• WHAT IS BEING ASKED: The reply to the records below should contain exactly the lines from the line with "0.021 / 0.021 |" through the line with "0.015 / 0.014 |", and nothing besides.

Collected data:
....
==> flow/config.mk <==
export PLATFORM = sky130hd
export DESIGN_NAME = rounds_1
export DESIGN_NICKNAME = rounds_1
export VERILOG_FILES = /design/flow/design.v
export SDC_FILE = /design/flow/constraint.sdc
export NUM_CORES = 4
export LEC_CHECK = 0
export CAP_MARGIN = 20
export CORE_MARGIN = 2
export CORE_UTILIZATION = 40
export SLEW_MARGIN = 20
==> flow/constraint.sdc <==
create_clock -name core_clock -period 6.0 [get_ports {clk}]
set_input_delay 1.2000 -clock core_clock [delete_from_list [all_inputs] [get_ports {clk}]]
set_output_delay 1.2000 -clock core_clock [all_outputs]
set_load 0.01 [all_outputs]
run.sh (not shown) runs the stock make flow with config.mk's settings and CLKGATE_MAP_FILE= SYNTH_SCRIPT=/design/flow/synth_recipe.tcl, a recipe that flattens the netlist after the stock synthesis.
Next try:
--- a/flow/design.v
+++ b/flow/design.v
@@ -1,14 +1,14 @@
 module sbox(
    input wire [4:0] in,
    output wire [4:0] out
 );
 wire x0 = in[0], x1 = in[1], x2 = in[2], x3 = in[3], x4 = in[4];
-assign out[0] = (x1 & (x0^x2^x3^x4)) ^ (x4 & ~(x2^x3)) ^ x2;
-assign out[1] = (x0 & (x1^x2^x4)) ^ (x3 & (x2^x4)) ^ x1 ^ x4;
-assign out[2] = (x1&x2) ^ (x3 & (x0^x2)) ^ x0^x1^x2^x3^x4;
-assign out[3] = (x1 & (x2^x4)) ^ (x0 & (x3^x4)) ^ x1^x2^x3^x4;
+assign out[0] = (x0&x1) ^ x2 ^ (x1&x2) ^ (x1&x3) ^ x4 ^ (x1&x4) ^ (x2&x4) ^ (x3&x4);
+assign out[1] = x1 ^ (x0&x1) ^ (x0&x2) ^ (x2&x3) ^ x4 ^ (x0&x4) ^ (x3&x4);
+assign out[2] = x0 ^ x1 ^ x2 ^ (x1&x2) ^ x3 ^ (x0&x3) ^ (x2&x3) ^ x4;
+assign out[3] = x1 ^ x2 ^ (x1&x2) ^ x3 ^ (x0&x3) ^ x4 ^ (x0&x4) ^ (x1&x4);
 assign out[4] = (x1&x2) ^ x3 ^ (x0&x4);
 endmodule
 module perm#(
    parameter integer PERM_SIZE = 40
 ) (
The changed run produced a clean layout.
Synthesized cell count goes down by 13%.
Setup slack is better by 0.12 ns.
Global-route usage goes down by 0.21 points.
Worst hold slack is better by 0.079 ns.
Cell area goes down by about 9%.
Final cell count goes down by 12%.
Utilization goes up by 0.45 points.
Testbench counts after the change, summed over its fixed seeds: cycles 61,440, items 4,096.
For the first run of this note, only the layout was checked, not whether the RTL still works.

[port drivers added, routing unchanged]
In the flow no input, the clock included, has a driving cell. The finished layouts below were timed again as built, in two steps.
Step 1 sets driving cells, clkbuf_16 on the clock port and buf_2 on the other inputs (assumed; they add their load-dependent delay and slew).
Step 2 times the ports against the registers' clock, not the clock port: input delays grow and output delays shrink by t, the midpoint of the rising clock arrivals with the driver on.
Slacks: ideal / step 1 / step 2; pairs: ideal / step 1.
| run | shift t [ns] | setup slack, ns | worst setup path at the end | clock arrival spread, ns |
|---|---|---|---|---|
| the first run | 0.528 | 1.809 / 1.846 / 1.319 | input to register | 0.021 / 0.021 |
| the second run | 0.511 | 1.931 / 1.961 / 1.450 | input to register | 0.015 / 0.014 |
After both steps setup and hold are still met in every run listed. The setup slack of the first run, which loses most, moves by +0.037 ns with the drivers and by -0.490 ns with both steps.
Context: an optimization exercise on an open-source flow, tuned for small area, a short achievable clock period and few clock cycles. The choices shown serve that exercise and are no tape-out recipe. Function was checked by simulation only, so behaviour that the tests miss may differ from the original. Power and IR drop assume default switching activity.

`flow/config.mk`:
```
export PLATFORM = sky130hd
export DESIGN_NAME = meh16
export DESIGN_NICKNAME = meh16
export VERILOG_FILES = /design/flow/design.v
export SDC_FILE = /design/flow/constraint.sdc
export NUM_CORES = 4
export LEC_CHECK = 0
export ABC_AREA = 1
export CAP_MARGIN = 20
export CORE_MARGIN = 2
export CORE_UTILIZATION = 40
export SETUP_SLACK_MARGIN = 5
export SLEW_MARGIN = 20
```
`flow/constraint.sdc`:
```
create_clock -name core_clock -period 8.5 [get_ports {clk}]
set_input_delay 1.7000 -clock core_clock [delete_from_list [all_inputs] [get_ports {clk}]]
set_output_delay 1.7000 -clock core_clock [all_outputs]
set_load 0.01 [all_outputs]
```
`flow/design.v`:
```
module meh16(
    input clk,
    input rst,
    input[15:0] in_port,
    output[15:0] out_port,
    output[11:0] mem_addr,
    output[15:0] mem_wdata,
    output mem_we,
    input[15:0] mem_rdata,
    output halted
);
localparam S_F = 4'd0;   
localparam S_M = 4'd1;   
localparam S_W = 4'd2;   
localparam S_P = 4'd3;   
localparam S_X = 4'd4;   
localparam S_L = 4'd5;   
localparam S_R = 4'd6;   
localparam S_T = 4'd7;   
localparam S_B = 4'd8;   
localparam S_C = 4'd9;   
localparam S_Z = 4'd10;  
localparam E_NONE  = 5'd0;
localparam E_LD    = 5'd1;
localparam E_ADD   = 5'd2;   
localparam E_SUB   = 5'd3;   
localparam E_SBB   = 5'd4;
localparam E_INCNC = 5'd5;   
localparam E_AND   = 5'd6;
localparam E_OR    = 5'd7;
localparam E_XOR   = 5'd8;
localparam E_RTR   = 5'd9;
localparam E_NOT   = 5'd10;
localparam E_CLW   = 5'd11;
localparam E_MIW   = 5'd12;
localparam E_BWS   = 5'd13;
localparam E_BWC   = 5'd14;
localparam E_CLRC  = 5'd15;
localparam E_MWO   = 5'd16;
localparam E_BOS   = 5'd17;
localparam E_BOC   = 5'd18;
localparam E_CLO   = 5'd19;
reg[11:0] pc;
reg[15:0] d;
reg[15:0] a;
reg c;
reg[15:0] outr;
reg[11:0] sp;
reg halt;
reg[3:0] st;
reg[4:0] eop;
reg ad_yd, ad_ya, ad_sub, ad_ck, ad_cc;
reg lr;          
reg sq;          
reg sel_pc, sel_d, sel_sp, sel_a;
reg we;
reg wsel_pc;
assign mem_addr = ({12{sel_pc}} & pc) | ({12{sel_d}} & d[11:0]) |
                  ({12{sel_sp}} & sp) | ({12{sel_a}} & a[11:0]);
assign mem_wdata = wsel_pc ? {4'b0, pc} : a;
assign mem_we = we;
assign out_port = outr;
assign halted = halt;
wire[15:0] ins = mem_rdata;
wire[3:0] op = ins[15:12];
wire grp0 = (ins[15:10] == 6'b0);
wire[2:0] bg = ins[6:4];
wire[3:0] lo = ins[3:0];
wire[11:0] pc_inc = pc + 12'd1;
wire z_a = (a == 16'b0);
wire e_a = (eop == E_ADD) || (eop == E_SUB) || (eop == E_SBB) ||
           (eop == E_INCNC) || (eop == E_AND) || (eop == E_OR) ||
           (eop == E_XOR) || (eop == E_RTR) || (eop == E_NOT) ||
           (eop == E_CLW) || (eop == E_MIW) || (eop == E_BWS) ||
           (eop == E_BWC);
wire e_rtl = (eop == E_ADD) && ad_ya;
wire e_c = ((eop == E_ADD) && !ad_ya) || (eop == E_SUB) || (eop == E_SBB);
wire c_f = (eop == E_RTR) ? a[0] : e_rtl ? a[15] :
           (eop == E_CLRC) ? 1'b0 : c;
wire lr_cond = (d[13:12] == 2'b00) ? z_a : (d[13:12] == 2'b01) ? c : a[15];
wire squash = sq | (lr & lr_cond);
wire[11:0] redirect = lr ? d[11:0] : pc_inc;
wire go = (st == S_F) && !halt && !squash;
wire take = (op == 4'hB) || ((op == 4'hC) && z_a && !e_a) ||
            ((op == 4'hD) && c_f && !e_c) || ((op == 4'hE) && a[15] && !e_a);
wire late = (((op == 4'hC) || (op == 4'hE)) && e_a) || ((op == 4'hD) && e_c);
reg[3:0] st_n;
always @(*) begin
    st_n = S_F;
    case (st)
        S_F: if (go) begin
            if (op != 4'h0) begin
                if (op == 4'hF) st_n = S_W;
                else if (op <= 4'hA) st_n = S_M;
            end else if (ins[11:10] != 2'b00) begin
                st_n = S_X;
            end else begin
                case (bg)
                    3'd3, 3'd6: st_n = S_T;
                    3'd7: if (lo >= 4'd2) st_n = S_B;
                    3'd0: case (lo)
                        4'h6: st_n = S_C;
                        4'h7, 4'h8: st_n = S_P;
                        4'hE: st_n = S_W;
                        4'hF: st_n = S_Z;
                        default: ;
                    endcase
                    default: ;
                endcase
            end
        end
        S_X: st_n = (d[11:10] == 2'b11) ? S_R : S_L;
        S_B: st_n = (d[3:0] == 4'd2) ? S_F : S_B;
        default: st_n = S_F;
    endcase
end
wire we_n = go && ((op == 4'h2) || (op == 4'hF) ||
                   (grp0 && (bg == 3'd0) && ((lo == 4'h8) || (lo == 4'hE))));
reg[4:0] eop_n;
reg yd_n, ya_n, sub_n, ck_n, cc_n;
always @(*) begin
    eop_n = E_NONE;
    yd_n = 1'b0;
    ya_n = 1'b0;
    sub_n = 1'b0;
    ck_n = 1'b0;
    cc_n = 1'b0;
    case (st)
        S_F: if (go && grp0) begin
            case (bg)
                3'd1: eop_n = E_BWS;
                3'd2: eop_n = E_BWC;
                3'd4: eop_n = E_BOS;
                3'd5: eop_n = E_BOC;
                3'd7: if (lo == 4'd0) eop_n = E_CLRC;
                      else begin eop_n = E_ADD; ya_n = 1'b1; end
                3'd0: case (lo)
                    4'h1: begin eop_n = E_ADD; ck_n = 1'b1; end
                    4'h2: begin eop_n = E_SUB; sub_n = 1'b1; end
                    4'h3: begin eop_n = E_ADD; ya_n = 1'b1; end
                    4'h4: eop_n = E_RTR;
                    4'h5: eop_n = E_NOT;
                    4'h6: eop_n = E_NOT;
                    4'h9: eop_n = E_MWO;
                    4'hA: eop_n = E_MIW;
                    4'hB: eop_n = E_CLW;
                    4'hC: eop_n = E_CLO;
                    default: ;
                endcase
                default: ;
            endcase
        end
        S_M: case (d[15:12])
            4'h1: eop_n = E_LD;
            4'h3: begin eop_n = E_ADD; yd_n = 1'b1; end
            4'h4: begin eop_n = E_ADD; yd_n = 1'b1; cc_n = 1'b1; end
            4'h5: begin eop_n = E_SUB; yd_n = 1'b1; sub_n = 1'b1; ck_n = 1'b1; end
            4'h6: begin eop_n = E_SBB; yd_n = 1'b1; sub_n = 1'b1; ck_n = 1'b1; cc_n = 1'b1; end
            4'h8: eop_n = E_AND;
            4'h9: eop_n = E_OR;
            4'hA: eop_n = E_XOR;
            default: ;
        endcase
        S_P: if (!d[3]) eop_n = E_LD;
        S_L: eop_n = E_LD;
        S_B: begin eop_n = E_ADD; ya_n = 1'b1; end
        S_C: begin eop_n = E_INCNC; ck_n = 1'b1; end
        default: ;
    endcase
end
wire sp_dec = (st == S_W);
wire[12:0] sp_sum2 = {sp, 1'b1} + {(sp_dec ? 12'hFFF : {2'b00, d[9:0]}), !sp_dec};
wire[11:0] sp_sum = sp_sum2[12:1];
wire[15:0] mask = 16'b1 << d[3:0];
wire[15:0] ay = ({16{ad_yd}} & d) | ({16{ad_ya}} & a);
wire[15:0] ab = ay ^ {16{ad_sub}};
wire cin = ad_ck ^ (ad_cc & c);
wire[16:0] g0 = {a & ab, cin};
wire[16:0] p0 = {a ^ ab, 1'b0};
wire[16:0] g1, p1, g2, p2, g3, p3, g4, p4, g5, g6, g7;
genvar i;
generate
    for (i = 0; i < 17; i = i + 1) begin : up1
        if (i % 2 == 1) begin : n
            assign g1[i] = g0[i] | (p0[i] & g0[i-1]);
            assign p1[i] = p0[i] & p0[i-1];
        end else begin : t
            assign g1[i] = g0[i];
            assign p1[i] = p0[i];
        end
    end
    for (i = 0; i < 17; i = i + 1) begin : up2
        if (i % 4 == 3) begin : n
            assign g2[i] = g1[i] | (p1[i] & g1[i-2]);
            assign p2[i] = p1[i] & p1[i-2];
        end else begin : t
            assign g2[i] = g1[i];
            assign p2[i] = p1[i];
        end
    end
    for (i = 0; i < 17; i = i + 1) begin : up3
        if (i % 8 == 7) begin : n
            assign g3[i] = g2[i] | (p2[i] & g2[i-4]);
            assign p3[i] = p2[i] & p2[i-4];
        end else begin : t
            assign g3[i] = g2[i];
            assign p3[i] = p2[i];
        end
    end
    for (i = 0; i < 17; i = i + 1) begin : up4
        if (i == 15) begin : n
            assign g4[i] = g3[i] | (p3[i] & g3[i-8]);
            assign p4[i] = p3[i] & p3[i-8];
        end else begin : t
            assign g4[i] = g3[i];
            assign p4[i] = p3[i];
        end
    end
    for (i = 0; i < 17; i = i + 1) begin : dn1
        if (i == 11) begin : n
            assign g5[i] = g4[i] | (p4[i] & g4[7]);
        end else begin : t
            assign g5[i] = g4[i];
        end
    end
    for (i = 0; i < 17; i = i + 1) begin : dn2
        if ((i % 4 == 1) && (i > 4)) begin : n
            assign g6[i] = g5[i] | (p4[i] & g5[i-2]);
        end else begin : t
            assign g6[i] = g5[i];
        end
    end
    for (i = 0; i < 17; i = i + 1) begin : dn3
        if ((i % 2 == 0) && (i > 1)) begin : n
            assign g7[i] = g6[i] | (p0[i] & g6[i-1]);
        end else begin : t
            assign g7[i] = g6[i];
        end
    end
endgenerate
wire[15:0] sum = p0[16:1] ^ g7[15:0];
wire cout = g7[16];
reg[15:0] a_e;
reg c_e;
always @(*) begin
    a_e = a;
    c_e = c;
    case (eop)
        E_LD: a_e = d;
        E_ADD: begin a_e = sum; c_e = cout; end
        E_SUB: begin a_e = sum; c_e = !cout; end
        E_SBB: begin a_e = sum; c_e = !cout && !(c && (&d)); end
        E_INCNC: a_e = sum;
        E_AND: a_e = a & d;
        E_OR: a_e = a | d;
        E_XOR: a_e = a ^ d;
        E_RTR: begin a_e = {1'b0, a[15:1]}; c_e = a[0]; end
        E_NOT: a_e = ~a;
        E_CLW: a_e = 16'b0;
        E_MIW: a_e = in_port;
        E_BWS: a_e = a | mask;
        E_BWC: a_e = a & ~mask;
        E_CLRC: c_e = 1'b0;
        default: ;
    endcase
end
wire clr = rst || (st == S_Z);
always @(posedge clk) begin
    if (clr) begin
        a <= 16'b0;
        c <= 1'b0;
        outr <= 16'b0;
        sp <= 12'hFFF;
    end else begin
        a <= a_e;
        c <= c_e;
        case (eop)
            E_MWO: outr <= a;
            E_BOS: outr <= outr | mask;
            E_BOC: outr <= outr & ~mask;
            E_CLO: outr <= 16'b0;
            default: ;
        endcase
        if (st == S_W) sp <= sp_sum;
        else if ((st == S_X) && (d[11:10] != 2'b01)) sp <= sp_sum;
    end
end
always @(posedge clk) begin
    if (rst) begin
        pc <= 12'b0;
    end else begin
        case (st)
            S_F: if (!halt) begin
                if (squash) pc <= redirect;
                else if (take) pc <= ins[11:0];
                else pc <= pc_inc;
            end
            S_W: if (d[15]) pc <= d[11:0];
            S_R: pc <= ins[11:0];
            S_Z: pc <= 12'b0;
            default: ;
        endcase
    end
end
always @(posedge clk) begin
    d[15:12] <= mem_rdata[15:12];
    d[11:4] <= (st == S_X) ? sp_sum[11:4] : mem_rdata[11:4];
    d[3:0] <= (st == S_X) ? sp_sum[3:0] : (st == S_B) ? (d[3:0] - 4'd1) : mem_rdata[3:0];
end
always @(posedge clk) begin
    if (rst) begin
        st <= S_F;
        eop <= E_NONE;
        ad_yd <= 1'b0;
        ad_ya <= 1'b0;
        ad_sub <= 1'b0;
        ad_ck <= 1'b0;
        ad_cc <= 1'b0;
        lr <= 1'b0;
        sq <= 1'b0;
        halt <= 1'b0;
        we <= 1'b0;
        wsel_pc <= 1'b0;
        sel_pc <= 1'b1;
        sel_d <= 1'b0;
        sel_sp <= 1'b0;
        sel_a <= 1'b0;
    end else begin
        st <= st_n;
        eop <= eop_n;
        ad_yd <= yd_n;
        ad_ya <= ya_n;
        ad_sub <= sub_n;
        ad_ck <= ck_n;
        ad_cc <= cc_n;
        lr <= go && late;
        sq <= (st == S_T) && (|((d[6] ? in_port : a) & mask));
        if (go && grp0 && (bg == 3'd0) && (lo == 4'hD)) halt <= 1'b1;
        we <= we_n;
        wsel_pc <= go && (op == 4'hF);
        sel_d <= (st_n == S_M) || (st_n == S_L) || (st_n == S_R);
        sel_sp <= (st_n == S_W);
        sel_a <= (st_n == S_P);
        sel_pc <= !((st_n == S_M) || (st_n == S_L) || (st_n == S_R) ||
                    (st_n == S_W) || (st_n == S_P));
    end
end
endmodule
```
....
• RESPONSE TO THIS TASK:
| the first run | 0.528 | 1.809 / 1.846 / 1.319 | input to register | 0.021 / 0.021 |
| the second run | 0.511 | 1.931 / 1.961 / 1.450 | input to register | 0.015 / 0.014 |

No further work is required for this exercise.